To the surprise of many, on June 18, 2020, the Justices ruled in favor of the DACA litigants.
Following this decision, the government refused to allow new DACA applicants to file for benefits. The case returned to court.
On July 17, 2020, in Casa De Maryland v. U.S. Department of Homeland Security, the government was ordered to restore the Deferred Action for Childhood Arrivals (DACA) program to its pre-September 2017 status. This means first-time applicants can now apply for Deferred Action and an employment authorization.
Yet, the reality is that the June 18, 2020 and July 17, 2020 rulings are not the final word.
And that’s the rub.
Allow me to explain.
Before the exaggerated hype from pundits begins, before the misleading optimism of community advocates starts, and slick sales pitches from paralegals and attorneys commence.
The Supreme Court Battle Over DACA
DACA is a program started during the Obama era, granting immigrant youth temporary protection from deportation and the right to legally work.
On September 5, 2017, claiming DACA was akin to amnesty, President Trump ordered the end of the program. A six-month phase out period was granted to allow an orderly closure.
Various law suits followed, leading to the hearing before the Supreme Court.

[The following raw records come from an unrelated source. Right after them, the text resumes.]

--- src/rtl/uart_rx_typed_dechunker.sv ---
// uart_rx_typed_dechunker
//
// Strips the escape framing from a UART RX byte stream and collects each
// chunk's type byte and payload. A complete chunk is copied into the output
// registers and announced with a one-cycle is_chunk_ready strobe.
//
// Wire framing: 00 00 = literal 0x00, 00 01 = end of chunk, 00 T (T>=2) =
// start of a chunk of type T, any other byte = literal payload byte.
//
// Optional feature macro: DECHUNKER_ERROR_EN
//   defined   : is_chunk_error port exists. An overflowed chunk raises an
//               error instead of being delivered, and an aborted (restarted)
//               chunk raises an error.
//   undefined : no error port. Overflowed chunks are delivered truncated to
//               capacity, and restarts are silent.
//
// Ports:
//   CLK               clock, rising edge
//   RST               synchronous active-high reset
//   is_rx_done        strobe: rx_data holds a new byte
//   rx_data           received byte
//   is_chunk_ready    one-cycle strobe: chunk outputs updated
//   chunk_byte_size   payload byte count of the delivered chunk
//   chunk_bytes       payload, byte i at [8i+7:8i], unused bytes zero
//   chunk_type        type byte of the delivered chunk
//   is_dechunker_idle 1 while no chunk is open
//   is_chunk_error    (DECHUNKER_ERROR_EN only) one-cycle error strobe
module uart_rx_typed_dechunker #(
    parameter int CONTENT_BUFFER_BYTE_SIZE = 3,
    parameter int BUFFER_INDEX_SIZE        = 32
) (
    input  logic                                  CLK,
    input  logic                                  RST,
    input  logic                                  is_rx_done,
    input  logic [7:0]                            rx_data,
    output logic                                  is_chunk_ready,
    output logic [BUFFER_INDEX_SIZE-1:0]          chunk_byte_size,
    output logic [CONTENT_BUFFER_BYTE_SIZE*8-1:0] chunk_bytes,
    output logic [7:0]                            chunk_type,
    output logic                                  is_dechunker_idle
`ifdef DECHUNKER_ERROR_EN
    ,
    output logic                                  is_chunk_error
`endif
);

    localparam int BUF_W = CONTENT_BUFFER_BYTE_SIZE * 8;
    localparam logic [BUFFER_INDEX_SIZE-1:0] CAP = BUFFER_INDEX_SIZE'(CONTENT_BUFFER_BYTE_SIZE);

    typedef enum logic [1:0] {
        IDLE     = 2'd0,
        IDLE_ESC = 2'd1,
        BODY     = 2'd2,
        BODY_ESC = 2'd3
    } state_t;

    state_t                       state_q, state_d;
    logic [BUF_W-1:0]             buf_q, buf_d;
    logic [BUFFER_INDEX_SIZE-1:0] idx_q, idx_d;
    logic                         ovf_q, ovf_d;
    logic [7:0]                   type_q, type_d;
    logic [BUF_W-1:0]             out_bytes_d;
    logic [BUFFER_INDEX_SIZE-1:0] out_size_d;
    logic [7:0]                   out_type_d;
    logic                         ready_d;
    logic                         wr;
    logic                         eoc;
`ifdef DECHUNKER_ERROR_EN
    logic                         err_d;
`endif

    // Store one byte at the given index of the working buffer.
    function automatic logic [BUF_W-1:0] put_byte(input logic [BUF_W-1:0]             b,
                                                  input logic [BUFFER_INDEX_SIZE-1:0] idx,
                                                  input logic [7:0]                   d);
        logic [BUF_W-1:0] r;
        r = b;
        for (int i = 0; i < CONTENT_BUFFER_BYTE_SIZE; i++) begin
            if (idx == BUFFER_INDEX_SIZE'(i)) r[i*8 +: 8] = d;
        end
        return r;
    endfunction

    // The working buffer is never cleared between chunks, so stale bytes at
    // or beyond the write index must be zeroed on delivery.
    function automatic logic [BUF_W-1:0] mask_bytes(input logic [BUF_W-1:0]             b,
                                                    input logic [BUFFER_INDEX_SIZE-1:0] idx);
        logic [BUF_W-1:0] r;
        r = b;
        for (int i = 0; i < CONTENT_BUFFER_BYTE_SIZE; i++) begin
            if (BUFFER_INDEX_SIZE'(i) >= idx) r[i*8 +: 8] = 8'h00;
        end
        return r;
    endfunction

    always_comb begin
        state_d     = state_q;
        buf_d       = buf_q;
        idx_d       = idx_q;
        ovf_d       = ovf_q;
        type_d      = type_q;
        out_bytes_d = chunk_bytes;
        out_size_d  = chunk_byte_size;
        out_type_d  = chunk_type;
        ready_d     = 1'b0;
        wr          = 1'b0;
        eoc         = 1'b0;
`ifdef DECHUNKER_ERROR_EN
        err_d       = 1'b0;
`endif
        if (is_rx_done) begin
            unique case (state_q)
                IDLE: begin
                    if (rx_data == 8'h00) state_d = IDLE_ESC;
                end
                IDLE_ESC: begin
                    if (rx_data >= 8'h02) begin
                        type_d  = rx_data;
                        idx_d   = '0;
                        ovf_d   = 1'b0;
                        state_d = BODY;
                    end else begin
                        state_d = IDLE;
                    end
                end
                BODY: begin
                    if (rx_data == 8'h00) state_d = BODY_ESC;
                    else                  wr      = 1'b1;
                end
                BODY_ESC: begin
                    if (rx_data == 8'h00) begin
                        wr      = 1'b1;
                        state_d = BODY;
                    end else if (rx_data == 8'h01) begin
                        eoc     = 1'b1;
                        state_d = IDLE;
                    end else begin
                        // Restart: the open chunk is abandoned.
                        type_d  = rx_data;
                        idx_d   = '0;
                        ovf_d   = 1'b0;
                        state_d = BODY;
`ifdef DECHUNKER_ERROR_EN
                        err_d   = 1'b1;
`endif
                    end
                end
                default: state_d = IDLE;
            endcase
        end

        // Index saturates at capacity; extra bytes only set the sticky flag.
        if (wr) begin
            if (idx_q < CAP) begin
                buf_d = put_byte(buf_q, idx_q, rx_data);
                idx_d = idx_q + BUFFER_INDEX_SIZE'(1);
            end else begin
                ovf_d = 1'b1;
            end
        end

        if (eoc) begin
`ifdef DECHUNKER_ERROR_EN
            if (ovf_q) begin
                err_d = 1'b1;
            end else begin
                out_bytes_d = mask_bytes(buf_q, idx_q);
                out_size_d  = idx_q;
                out_type_d  = type_q;
                ready_d     = 1'b1;
            end
`else
            out_bytes_d = mask_bytes(buf_q, idx_q);
            out_size_d  = idx_q;
            out_type_d  = type_q;
            ready_d     = 1'b1;
`endif
        end
    end

    always_ff @(posedge CLK) begin
        if (RST) begin
            state_q         <= IDLE;
            buf_q           <= '0;
            idx_q           <= '0;
            ovf_q           <= 1'b0;
            type_q          <= '0;
            chunk_bytes     <= '0;
            chunk_byte_size <= '0;
            chunk_type      <= '0;
            is_chunk_ready  <= 1'b0;
`ifdef DECHUNKER_ERROR_EN
            is_chunk_error  <= 1'b0;
`endif
        end else begin
            state_q         <= state_d;
            buf_q           <= buf_d;
            idx_q           <= idx_d;
            ovf_q           <= ovf_d;
            type_q          <= type_d;
            chunk_bytes     <= out_bytes_d;
            chunk_byte_size <= out_size_d;
            chunk_type      <= out_type_d;
            is_chunk_ready  <= ready_d;
`ifdef DECHUNKER_ERROR_EN
            is_chunk_error  <= err_d;
`endif
        end
    end

    // A lone 0x00 seen outside a chunk does not open one.
    assign is_dechunker_idle = (state_q == IDLE) || (state_q == IDLE_ESC);

endmodule

--- config.mk ---
export PLATFORM = sky130hd
export DESIGN_NAME = uart_rx_typed_dechunker
export DESIGN_NICKNAME = d
export VERILOG_FILES = /design/src/rtl/uart_rx_typed_dechunker.sv
export SDC_FILE = /design/constraint.sdc
export NUM_CORES = 1
export LEC_CHECK = 0
export ABC_AREA = 1
export ABC_CLOCK_PERIOD_IN_PS = 3100
export CORE_MARGIN = 10
export CORE_UTILIZATION = 28
export DETAILED_ROUTE_END_ITERATION = 7
export GPL_ROUTABILITY_DRIVEN = 0
export SYNTH_ARGS = -nofsm -noshare
export SYNTH_HDL_FRONTEND = slang
export SYNTH_SLANG_ARGS = --single-unit
--- constraint.sdc ---
create_clock -name CLK -period 3.1 [get_ports CLK]
set_input_delay 0.62 -clock CLK [delete_from_list [all_inputs] [get_ports CLK]]
set_output_delay 0.62 -clock CLK [all_outputs]
set_load 0.05 [all_outputs]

The case centered on two concerns:
First, the government asked, does the Supreme Court have authority to decide DACA’s fate?

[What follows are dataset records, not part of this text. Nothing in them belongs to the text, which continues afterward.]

## config.mk

```make
export PLATFORM = sky130hd
export DESIGN_NAME = cbus_arbiter
export DESIGN_NICKNAME = d
export VERILOG_FILES = /design/src/rtl/common.sv /design/src/rtl/rr_picker.sv /design/src/rtl/cbus_arbiter.sv
export SDC_FILE = /design/constraint.sdc
export NUM_CORES = 1
export LEC_CHECK = 0
export ABC_AREA = 1
export CAP_MARGIN = 20
export CORE_AREA = 2 2 220 222
export CTS_CLUSTER_SIZE = 14
export DETAILED_ROUTE_END_ITERATION = 7
export DIE_AREA = 0 0 222 224
export GPL_ROUTABILITY_DRIVEN = 0
export PLACE_DENSITY = 0.45
export SLEW_MARGIN = 20
export SYNTH_ARGS = -nofsm -noshare
export SYNTH_HDL_FRONTEND = slang
export SYNTH_SLANG_ARGS = --single-unit
```

## constraint.sdc

```tcl
create_clock -name clk -period 2.86 [get_ports clk]
set_input_delay 0.286 -clock clk [delete_from_list [all_inputs] [get_ports clk]]
set_output_delay 0.286 -clock clk [all_outputs]
set_load 0.1 [all_outputs]
```

## src/rtl/common.sv

```systemverilog
// Shared CBus request/response types and AXI-style burst encodings used by
// every CBus master, the arbiter and the memory/MMIO slave.
package common;

  localparam logic [1:0] AXI_BURST_FIXED = 2'b00;
  localparam logic [1:0] AXI_BURST_INCR  = 2'b01;
  localparam logic [1:0] AXI_BURST_WRAP  = 2'b10;

  typedef struct packed {
    logic        valid;
    logic        is_write;
    logic [31:0] addr;
    logic [2:0]  size;
    logic [7:0]  len;
    logic [1:0]  burst;
    logic [63:0] data;
    logic [7:0]  strobe;
  } cbus_req_t;

  typedef struct packed {
    logic        ready;
    logic        last;
    logic [63:0] data;
  } cbus_resp_t;

endpackage

```

## src/rtl/rr_picker.sv

```systemverilog
// Combinational round-robin picker: returns the first requesting port strictly
// after the previously served one, wrapping around the port count.
module rr_picker #(
  parameter int NUM_PORTS = 2
) (
  input  logic [NUM_PORTS-1:0]         i_valid,
  input  logic [$clog2(NUM_PORTS)-1:0] i_last_idx,
  output logic [$clog2(NUM_PORTS)-1:0] o_winner,
  output logic                         o_any_valid
);

  localparam int IDX_W = $clog2(NUM_PORTS);
  localparam int SUM_W = IDX_W + 1;

  logic [SUM_W-1:0] w_sum;
  logic [IDX_W-1:0] w_idx;

  // Walk candidates from farthest to nearest so the nearest valid one wins.
  always_comb begin
    o_winner    = '0;
    o_any_valid = 1'b0;
    w_sum       = '0;
    w_idx       = '0;
    for (int k = NUM_PORTS; k >= 1; k--) begin
      w_sum       = {1'b0, i_last_idx} + SUM_W'(k);
      w_idx       = (w_sum >= SUM_W'(NUM_PORTS)) ? IDX_W'(w_sum - SUM_W'(NUM_PORTS))
                                                 : IDX_W'(w_sum);
      o_winner    = i_valid[w_idx] ? w_idx : o_winner;
      o_any_valid = o_any_valid | i_valid[w_idx];
    end
  end

endmodule

```

## src/rtl/cbus_arbiter.sv

```systemverilog
// Round-robin arbiter sharing one CBus slave port among NUM_PORTS masters.
// A grant is held for a whole burst; request and response paths are
// combinational pass-throughs to/from the selected master. Any change of the
// selected master's request while granted sets a sticky error flag.
module cbus_arbiter
  import common::*;
#(
  parameter int NUM_PORTS = 2
) (
  input  logic                         clk,
  input  logic                         reset,
  input  cbus_req_t                    ireqs  [NUM_PORTS],
  output cbus_resp_t                   iresps [NUM_PORTS],
  output cbus_req_t                    oreq,
  input  cbus_resp_t                   oresp,
  output logic                         busy,
  output logic [$clog2(NUM_PORTS)-1:0] grant_idx,
  output logic                         err
);

  localparam int                IDX_W    = $clog2(NUM_PORTS);
  localparam logic [IDX_W-1:0]  LAST_RST = IDX_W'(NUM_PORTS - 1);

  typedef enum logic {
    ST_IDLE = 1'b0,
    ST_BUSY = 1'b1
  } state_t;

  state_t           r_state;
  state_t           w_state_nxt;
  logic [IDX_W-1:0] r_sel;
  logic [IDX_W-1:0] r_last_idx;
  logic             r_snap_is_write;
  logic [2:0]       r_snap_size;
  logic [31:0]      r_snap_addr;
  logic [7:0]       r_snap_len;
  logic [1:0]       r_snap_burst;
  logic             r_err;

  logic [NUM_PORTS-1:0] w_valid_vec;
  logic [IDX_W-1:0]     w_winner;
  logic                 w_any_valid;
  logic                 w_last_beat;
  logic                 w_violation;
  cbus_req_t            w_sel_req;

  assign w_sel_req   = ireqs[r_sel];
  assign w_last_beat = oresp.ready & oresp.last;

  // Gather the per-port valid bits for the picker.
  always_comb begin
    w_valid_vec = '0;
    for (int i = 0; i < NUM_PORTS; i++) begin
      w_valid_vec[i] = ireqs[i].valid;
    end
  end

  rr_picker #(
    .NUM_PORTS (NUM_PORTS)
  ) u_picker (
    .i_valid     (w_valid_vec),
    .i_last_idx  (r_last_idx),
    .o_winner    (w_winner),
    .o_any_valid (w_any_valid)
  );

  // Next state, request/response routing and in-flight request check.
  always_comb begin
    w_state_nxt = r_state;
    oreq        = '0;
    w_violation = 1'b0;
    for (int i = 0; i < NUM_PORTS; i++) begin
      iresps[i] = '0;
    end
    case (r_state)
      ST_IDLE: begin
        if (w_any_valid) begin
          w_state_nxt = ST_BUSY;
        end else begin
          w_state_nxt = ST_IDLE;
        end
      end
      ST_BUSY: begin
        oreq          = w_sel_req;
        iresps[r_sel] = oresp;
        w_violation   = !w_sel_req.valid
                      || (w_sel_req.is_write != r_snap_is_write)
                      || (w_sel_req.size     != r_snap_size)
                      || (w_sel_req.addr     != r_snap_addr)
                      || (w_sel_req.len      != r_snap_len)
                      || (w_sel_req.burst    != r_snap_burst);
        if (w_last_beat) begin
          w_state_nxt = ST_IDLE;
        end else begin
          w_state_nxt = ST_BUSY;
        end
      end
      default: begin
        w_state_nxt = ST_IDLE;
      end
    endcase
  end

  // State, grant selection, rotation pointer and request snapshot.
  always_ff @(posedge clk) begin
    if (reset) begin
      r_state         <= ST_IDLE;
      r_sel           <= '0;
      r_last_idx      <= LAST_RST;
      r_snap_is_write <= 1'b0;
      r_snap_size     <= 3'd0;
      r_snap_addr     <= 32'd0;
      r_snap_len      <= 8'd0;
      r_snap_burst    <= 2'd0;
    end else begin
      r_state <= w_state_nxt;
      if (r_state == ST_IDLE && w_any_valid) begin
        r_sel           <= w_winner;
        r_snap_is_write <= ireqs[w_winner].is_write;
        r_snap_size     <= ireqs[w_winner].size;
        r_snap_addr     <= ireqs[w_winner].addr;
        r_snap_len      <= ireqs[w_winner].len;
        r_snap_burst    <= ireqs[w_winner].burst;
      end
      if (r_state == ST_BUSY && w_last_beat) begin
        r_last_idx <= r_sel;
      end
    end
  end

  // Sticky protocol-violation flag, cleared only by reset.
  always_ff @(posedge clk) begin
    if (reset) begin
      r_err <= 1'b0;
    end else if (w_violation) begin
      r_err <= 1'b1;
    end else begin
      r_err <= r_err;
    end
  end

  assign busy      = (r_state == ST_BUSY);
  assign grant_idx = r_sel;
  assign err       = r_err;

endmodule

```

[Word level (Yosys, flattened, before mapping)]
Cells that the tools add are included.
W data, S select, Z words.
Storage, ports and cells
  register bits after elaboration: 50
  input port bits: 306
  output and inout port bits: 254
Cells by class
  add/subtract/negate cells: 4
  $lt $le $gt $ge: 7
  equality and inequality tests: 5
  mux-type cells: 22
  bitwise gates (word level): 6
  reductions and logical operators: 9
Operators by type and width (number)
  $mux W119: 4
  $mux W118: 3
  $and A132 B132 Y132: 1
  $mux W132: 1
  $demux W66 S1: 1
  $mux W66: 1
  $ne A32 B32 Y1: 1
  $mux W1: 11
  $ge A2 B2 Y1 const B: 4
  $ne A8 B8 Y1: 1
  $logic_or A1 B1 Y1: 5
  $lt A1 B2 Y1 const B: 2
  $not A1 Y2: 2
  $logic_and A1 B1 Y1: 3
  $ne A3 B3 Y1: 1
  $add A1 B1 Y2 const B: 1
  $add A1 B2 Y2 const B: 1
  $lt A2 B1 Y1 const B: 1
  $ne A2 B2 Y1: 1
  $pmux W1 S2: 1
  $sub A1 B1 Y1 const B: 2
  $and A1 B1 Y1: 1
  $logic_not A1 Y1: 1
  $ne A1 B1 Y1: 1
  2 further kinds: 2

[Longest topological paths before layout]
  depth in word-level cells: 11
  depth in mapped cells: 15
  depth with buffers taken out: 13

[Modules after synthesis]
Synthesis repeated with hierarchy kept, for this count alone.
Unflattened totals
  cell total of the unflattened synthesis: 1134
  area, all modules: 5685.5 µm²
By module, submodules not included
  cbus_arbiter: times used 1, cells an instance 1131, area an instance 5670.4 µm²
  rr_picker: times used 1, cells an instance 3, area an instance 15.0 µm²

[Least setup slack after synthesis]
Ideal clock, no wire load.
  path type: reg2out
  start point: register r_sel, in the netlist grant_idx
  end point: output port iresps[10] (netlist bit)
  arrival: 3.134 ns
  setup slack: -0.560 ns
  stages on the path, launching flop included: 7
  cell sequence: dfxtp_1 -> buf_6 -> buf_2 -> nand2_1 -> buf_2 -> buf_2 -> nor2_1
RTL lines
  start, declared: RTL line cbus_arbiter.sv:31  | logic [IDX_W-1:0] r_sel;
  start signal, assigned: RTL line cbus_arbiter.sv:118  | r_sel <= w_winner;
  end, declared: RTL line cbus_arbiter.sv:13  | output cbus_resp_t iresps [NUM_PORTS],

==> reports/qor.yml <==
grt_usage: 0.1893
hold_viol_final: 0
finClkSkew_ns: 0.01077
worst_slew_pin_slew_ns: 0.6734
ys_top_cells_by_area: "nand2_1, dfxtp_1, nor2_1"
synth_top_area_cell: "nand2_1"
maxSlewViolCount: 0
die_w_microns: 222
first_iter_violations: 611
fin_crit_ns: 2.448
synth_area_sq_um: 5823
clockBufferDepth: 2
path_clk_slew_ns: 0.08
final_common_cell: "nand2_1"
max_freq_ghz: 0.4086
antenna_found_initial: 33
status: "finished clean"
syn_to_final_growth_pct: 163.5
crit_required_ns: 2.57
synth-main-ff-cell: "dfxtp_1"
numClockSinks: 50
final_cell_mix: "nand2_1, clkdlybuf4s50_1, buf_12"
cp_slowest_cell: "buf_12"
worstSkewPairLatency_ns: 0.31
hp-class: "flop to flop"
path_cells: "inv_6 > buf_12 > nand3_1 > nand2_1 > buf_12"
io_buffers: 559
syn_inst: 1165
netlist.area_leader.share: 0.3010
final_nets: 1979
worst_ep_arrival_time_ns: 2.16
min_period_over_period: 0.8558
grt_max_degree: 73
h-tree-depth: 2
die_y_microns: 224
startpoint_type: "flop"
synthesis.nets: 1471
maxSlewHeadroom: 0.5511
routed_wl_microns: 49030
drtAntennaViolNets: 0
synth.distinct_cells: 24
drc_errors: 0
cts_setup_buffers: 0
grt_pass1_wl_microns: 68450
ys_seq_area_frac: 0.1719
critPathTopFamily: "buffers and inverters"
dr.pass1.iters: 5
critPathKind: "flop to output port"
drv_cap: 0
clockRootBuffer: "clkbuf_16"
syn_avg_cell_area_sq_um: 4.998
place_hpwl_microns: 40950
layout-drive-gt1-share: 0.2658
tns_ns: 0
cts_tree: "done"
routed_via_density: 4.160
hold_buffers: 0
cts_buffers: 5
power_density_nw_per_um2: 364.5
start_util: 0.1230
synth_edf_count: 0
end_kind: "output port"
coreArea_sq_um: 47350
setup_slack_ns: 0.4124
post-place-ws_ns: 0.7429
setup_viol: 0
r2r_slack_ns: 0.76
total_leakage_power_nw: 6.642
rsz0062_at_grt: "no"
cp_max_fo: 72
via_count: 9544
wl_per_cell_microns: 21.37
ys_ff_latch: 50
yosys_warnings: 0
grt_pass1_vias: 9360
final_design_area_no_fill_sq_um: 15350
timing.critical_path.mode_cell: "buf_12"
rows: 80
die_area_sq_um: 49730
pin_count: 560
crit_buf_inv: 3
ctsResizeCount: 0
postSynth.asyncResetShare: 0
overflow: 0
ir_drop_v: 0.0002428
dpl-instance-area_sq_um: 15140
slowest_delay_ns: 0.36
-- Yosys cell counts, types with 5 or more instances --
cell type and count:
a31oi_1 46, nand2_2 9, inv_1 128, nand3b_1 18
buf_1 9, o21ai_0 49, buf_2 19, nor2_1 152
nand3_1 106, buf_6 12, dfxtp_1 50, nand4_1 5
a21oi_1 46, nand2_1 467, clkbuf_1 34
-- final timing paths --
| check | endpoint | from | cells after the start |
|---|---|---|---|
| max | oreq[46] | grant_idx | 5 |
| min | err | err | 2 |
| max reg2reg | err | grant_idx | 12 |
| min reg2reg | err | err | 2 |
-- routing by layer --
metal  GRT usage  vias up  share of wire
met3      0.1038       65           0.13
met4     0.02201       40          0.011
met1      0.2116     4362           0.37
met2      0.3246      406           0.48
li1            -     4671              -
met5           0        -         0.0056
-- flip-flops by register name (all words and copies together), names as in the netlist --
| signal | count |
|---|---|
| grant_idx | 1 |
| r_last_idx | 1 |
| r_snap_addr | 32 |
| r_snap_size | 3 |
| err | 1 |
| r_snap_is_write | 1 |
| busy | 1 |
| r_snap_burst | 2 |
| r_snap_len | 8 |
-- worst reg2reg max path, stage by stage (launching register included) --
cell     delay, ns
dfxtp_2       0.38
buf_4         0.48
nand2_1       0.25
nand2_1       0.12
nand2_1       0.05
nand2_1       0.12
nand2_1       0.07
nor2_1        0.14
nand2_1       0.07
nor2_1        0.10
nand3_1       0.08
nand2_1       0.06
a21oi_1       0.06
-- power by group --
part | internal (mW) | switching [mW] | total (mW) | leakage (nW)
Combinational | 1.41 | 2.52 | 3.93 | 6.13
Sequential | 0.764 | 0.0541 | 0.818 | 0.416
Clock | 0.505 | 0.337 | 0.842 | 0.0940
Total | 2.68 | 2.91 | 5.59 | 6.64
-- metrics by stage --
stage | power, mW | instances | hold slack [ns] | util
after floorplan | 3.045 | 1165 | 0.3510 | -
after global routing | 5.821 | 2290 | 0.5173 | 0.3239
after CTS | 5.659 | 2289 | 0.4837 | 0.3239
after global placement | 4.784 | 2281 | 0.4738 | 0.3198
after detailed placement | 4.793 | 2281 | 0.4704 | 0.3198
final | 5.593 | 2294 | 0.4734 | 0.3241
-- kinds of logic (layout without fill, tap and decap cells) --
logic type             Yosys count  after routing  share of synthesized area
buffers and inverters          209            718                     0.1590
other                            0              5                          0
AO/OA/AOI/OAI                  147            147                     0.1382
flip-flops                      50             50                     0.1719
multiplexers                     1              1                   0.001719
AND/OR/NAND/NOR                758            758                     0.5292
-- area by class of cell --
type,instances,area [sq um]
repair buffers,579,8351
inverters,131,496.7
well taps,615,769.5
flip-flops and latches,50,1003
fillers,4926,32000
clock buffers,5,125.1
multi-input cells,906,4519
diodes,5,12.51
clock inverters,3,68.82
Power figures use the tool's default switching activity.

DACA is a discretionary program created by President Obama, not Congress.
Being a discretionary program, the government asserted, DACA’s fate is beyond the reach of the Supreme Court. Under this view, the Court lacks jurisdiction to decide whether the Administration’s termination was carried out properly or not.
If the Court had agreed, the decision to rescind DACA would likely have went into effect.
Second, advocates worried, even if the Supreme Court can decide the case, what will happen?
On the one hand, if the Supreme Court had held the termination of DACA was lawful, the Administration would have been allowed to shut the program down.
On the other, since the Court decided the rescission was done unlawfully, the decision allows those already granted DACA status to continue to file renewals, and those who qualify now could file new applications.
Nearly all news reports, written by journalists who attended the hearing, noted the Justices were leaning toward the third option.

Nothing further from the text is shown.